第39話


みどりは急いでギルドを出て女性の後を追う。


えーっと、あ!あの人だ!


「すみません。

さっきのお話聞かせてもらえませんか?」


「え?」


女性は胡散臭そうにこちらを見る。

たしかに私ってこっちの人と比べると、小さいし弱そうだもんね。


「あの、私一応魔法使いなんです!

何かお役に立てないかなと思って。」

 

そうしてとりあえず女性の家で話を聞くことになった。



この女性はミレニアさんと言うらしい。

いなくなった娘さんは10歳のサニーちゃん。

今朝近所の牛乳屋さんに朝飲む牛乳を買いに行ったきり帰ってこないそうだ。

牛乳屋さんに聞いても来ていないと言われたって。


「きっと誘拐されたんだよ!

最近この辺で行方不明になる子が多いんだ!

きっとうちの子も・・・う、うぅぅぅぅ、グスッ。」


「普段サニーちゃんが愛用しているものとかはありませんか?」


「・・・?このぬいぐるみはサニーが毎日一緒に眠っています。」


私はミレニアさんからぬいぐるみを受け取る。

うーん、素材とか魔物探しにしか使ったことないけど、いけるかな?


「【索敵】」


お、いけるみたい!


見つけた!

けど、うーん。あんまり治安が良くないところにいるなぁ。


「どこにいるのかはわかりました。

でも、迷子とかじゃなくて誘拐かも。

危険なのでミレニアさんはここで待っていてください。」


「本当に1人で大丈夫なの?

兵士に知らせてついてきてもらったほうがいいんじゃない?」


「大丈夫です!それに人数が多くてバレちゃったら意味ないので。」


それに、私は強化魔法使って移動できるけど兵士さんはできないからね。

移動が遅くなって何かあったら大変だし。


「それじゃ、行ってきます!」


そういうと【索敵】が示す方向に走り出した。






「ここかぁ。」


見た目は空き家っぽいけど、中には結構人がいるね。


「お邪魔しまーす。」


「んな!?

なんだお前は!!」


「えいっ!【スタン】!」


どんどん奥へ進み、人に会ったらとりあえずスタンで痺れさせておく。


うーん、空き家にこんなに人がいるのはおかしいけど、何も出てこないなぁ。


もう一回【索敵】。

あ、地に下室がある。

サニーちゃんも地下にいるみたいだね。


ここが入り口かな?


テーブルを退かしてカーペットを剥がすと地下への入り口が出てきた。

階段は真っ暗だけど奥にある部屋は少し光がついてるみたいね。


「・・・ひどい!」


地下には鉄格子のハマった部屋がいくつもあって、中には子供がたくさん入れられていた。

子供たちは寒さからか恐怖からか、奥にみんなでかたまっている。


「サニーちゃん!

サニーちゃんはいる?

お母さんに頼まれて探しにきたの!」


「・・・ほんとう?」


ミレニアさんに似たオレンジがかった茶色の髪にブラウンの瞳のかわいい女の子だ。


「あなたがサニーちゃんね。

無事でよかった!

今開けるからね。
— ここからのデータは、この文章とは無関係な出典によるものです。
File: config.mk
export PLATFORM = sky130hd
export DESIGN_NAME = wordle_scorer
export DESIGN_NICKNAME = d
export VERILOG_FILES = /design/src/rtl/wordle_scorer.sv
export SDC_FILE = /design/constraint.sdc
export NUM_CORES = 1
export LEC_CHECK = 0
export CAP_MARGIN = 20
export CORE_MARGIN = 1.5
export CORE_UTILIZATION = 36
export CTS_CLUSTER_DIAMETER = 150
export DETAILED_ROUTE_END_ITERATION = 8
export SYNTH_ARGS = -nofsm -noshare
export SYNTH_HDL_FRONTEND = slang
export SYNTH_SLANG_ARGS = --single-unit
File: constraint.sdc
create_clock -name Clk -period 7.9 [get_ports Clk]
set_clock_uncertainty 0.05 [all_clocks]
set_input_delay 2.37 -clock Clk [delete_from_list [all_inputs] [get_ports Clk]]
set_output_delay 2.37 -clock Clk [all_outputs]
set_load 0.1 [all_outputs]
File: src/rtl/wordle_scorer.sv
// wordle_scorer: scores a 5-letter guess against the target with duplicate-letter rules.
// Optional hard-mode green-history check enabled by defining WORDLE_SCORER_HARD_MODE_EN.
module wordle_scorer #(
    parameter int WORD_LEN = 5,
    parameter int LETTER_W = 8
) (
    input  logic                         Clk,
    input  logic                         reset,
    input  logic                         Start,
    input  logic                         Ack,
    input  logic                         new_game,
    input  logic [WORD_LEN*LETTER_W-1:0] guess,
    input  logic [WORD_LEN*LETTER_W-1:0] target,
    output logic [2*WORD_LEN-1:0]        result,
    output logic                         win,
    output logic                         bad_guess,
    output logic                         hard_viol,
    output logic                         q_I,
    output logic                         q_Green,
    output logic                         q_Yellow,
    output logic                         q_Done
);
    localparam int JW = (WORD_LEN > 1) ? $clog2(WORD_LEN) : 1;
    localparam logic [JW-1:0] JLAST = JW'(WORD_LEN - 1);
    localparam logic [LETTER_W-1:0] LA = LETTER_W'(8'h41);
    localparam logic [LETTER_W-1:0] LZ = LETTER_W'(8'h5A);

    typedef enum logic [3:0] {
        QI      = 4'b0001,
        QGREEN  = 4'b0010,
        QYELLOW = 4'b0100,
        QDONE   = 4'b1000
    } state_t;

    state_t state, nxt;
    logic [LETTER_W-1:0] gi [WORD_LEN];
    logic [LETTER_W-1:0] ti [WORD_LEN];
    logic [LETTER_W-1:0] g [WORD_LEN];
    logic [LETTER_W-1:0] t [WORD_LEN];
    logic [1:0] res [WORD_LEN];
    logic [WORD_LEN-1:0] used, greens;
    logic [JW-1:0] j, hit_idx;
    logic bad_in, hit, viol;

    always_comb begin
        for (int i = 0; i < WORD_LEN; i++) begin
            gi[i] = guess[(WORD_LEN-1-i)*LETTER_W +: LETTER_W];
            ti[i] = target[(WORD_LEN-1-i)*LETTER_W +: LETTER_W];
        end
    end

    always_comb begin
        bad_in = 1'b0;
        for (int i = 0; i < WORD_LEN; i++)
            bad_in = bad_in | (gi[i] < LA) | (gi[i] > LZ);
    end

    // Descending scan so the lowest unconsumed matching index wins
    always_comb begin
        hit = 1'b0;
        hit_idx = '0;
        for (int i = 0; i < WORD_LEN; i++)
            greens[i] = (g[i] == t[i]);
        for (int k = WORD_LEN - 1; k >= 0; k--)
            if (!used[k] && t[k] == g[j]) begin
                hit = 1'b1;
                hit_idx = JW'(k);
            end
    end

    always_comb begin
        result = '0;
        for (int i = 0; i < WORD_LEN; i++)
            result[2*(WORD_LEN-1-i) +: 2] = res[i];
    end

`ifdef WORDLE_SCORER_HARD_MODE_EN
    logic [WORD_LEN-1:0] hist_mask, hist_eff;
    logic [LETTER_W-1:0] hist_word [WORD_LEN];

    // A new_game arriving with Start must already see an empty history
    always_comb begin
        hist_eff = (state == QI && new_game) ? '0 : hist_mask;
        viol = 1'b0;
        for (int i = 0; i < WORD_LEN; i++)
            viol = viol | (hist_eff[i] && gi[i] != hist_word[i]);
    end

    always_ff @(posedge Clk) begin
        if (!reset)
            hist_mask <= '0;
        else if (state == QI && new_game)
            hist_mask <= '0;
        else if (state == QDONE && Ack && !bad_guess) begin
            hist_mask <= greens;
            hist_word <= g;
        end
    end
`else
    assign viol = 1'b0 & new_game;
`endif

    always_ff @(posedge Clk) begin
        if (!reset)
            state <= QI;
        else
            state <= nxt;
    end

    always_comb begin
        nxt = state;
        case (state)
            QI:      if (Start) nxt = bad_in ? QDONE : QGREEN;
            QGREEN:  nxt = QYELLOW;
            QYELLOW: if (j == JLAST) nxt = QDONE;
            QDONE:   if (Ack) nxt = QI;
            default: nxt = QI;
        endcase
    end

    always_ff @(posedge Clk) begin
        if (!reset) begin
            for (int i = 0; i < WORD_LEN; i++)
                res[i] <= 2'b00;
            win <= 1'b0;
            bad_guess <= 1'b0;
            hard_viol <= 1'b0;
            j <= '0;
            used <= '0;
        end else begin
            case (state)
                QI: if (Start) begin
                    g <= gi;
                    t <= ti;
                    bad_guess <= bad_in;
                    win <= 1'b0;
                    hard_viol <= viol;
                    for (int i = 0; i < WORD_LEN; i++)
                        res[i] <= 2'b00;
                end
                QGREEN: begin
                    for (int i = 0; i < WORD_LEN; i++)
                        res[i] <= greens[i] ? 2'b10 : 2'b00;
                    used <= greens;
                    j <= '0;
                end
                QYELLOW: begin
                    if (res[j] != 2'b10 && hit) begin
                        res[j] <= 2'b01;
                        used[hit_idx] <= 1'b1;
                    end
                    j <= (j == JLAST) ? j : j + JW'(1);
                    if (j == JLAST)
                        win <= &greens;
                end
                default: ;
            endcase
        end
    end

    assign q_I      = (state == QI);
    assign q_Green  = (state == QGREEN);
    assign q_Yellow = (state == QYELLOW);
    assign q_Done   = (state == QDONE);
endmodule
」


開けると言っても鉄格子には頑丈な鍵がかかっている。


これは魔法じゃないと無理かな。


「魔法を使うから、みんな後ろに下がって!

【ウォーターカッ・・・」


「お姉ちゃん危ない!!!」


「え?」


頭にガツッとした衝撃がくる。


やばい、油断しちゃったなぁ・・・。


手足の力が抜け、目の前が暗くなった。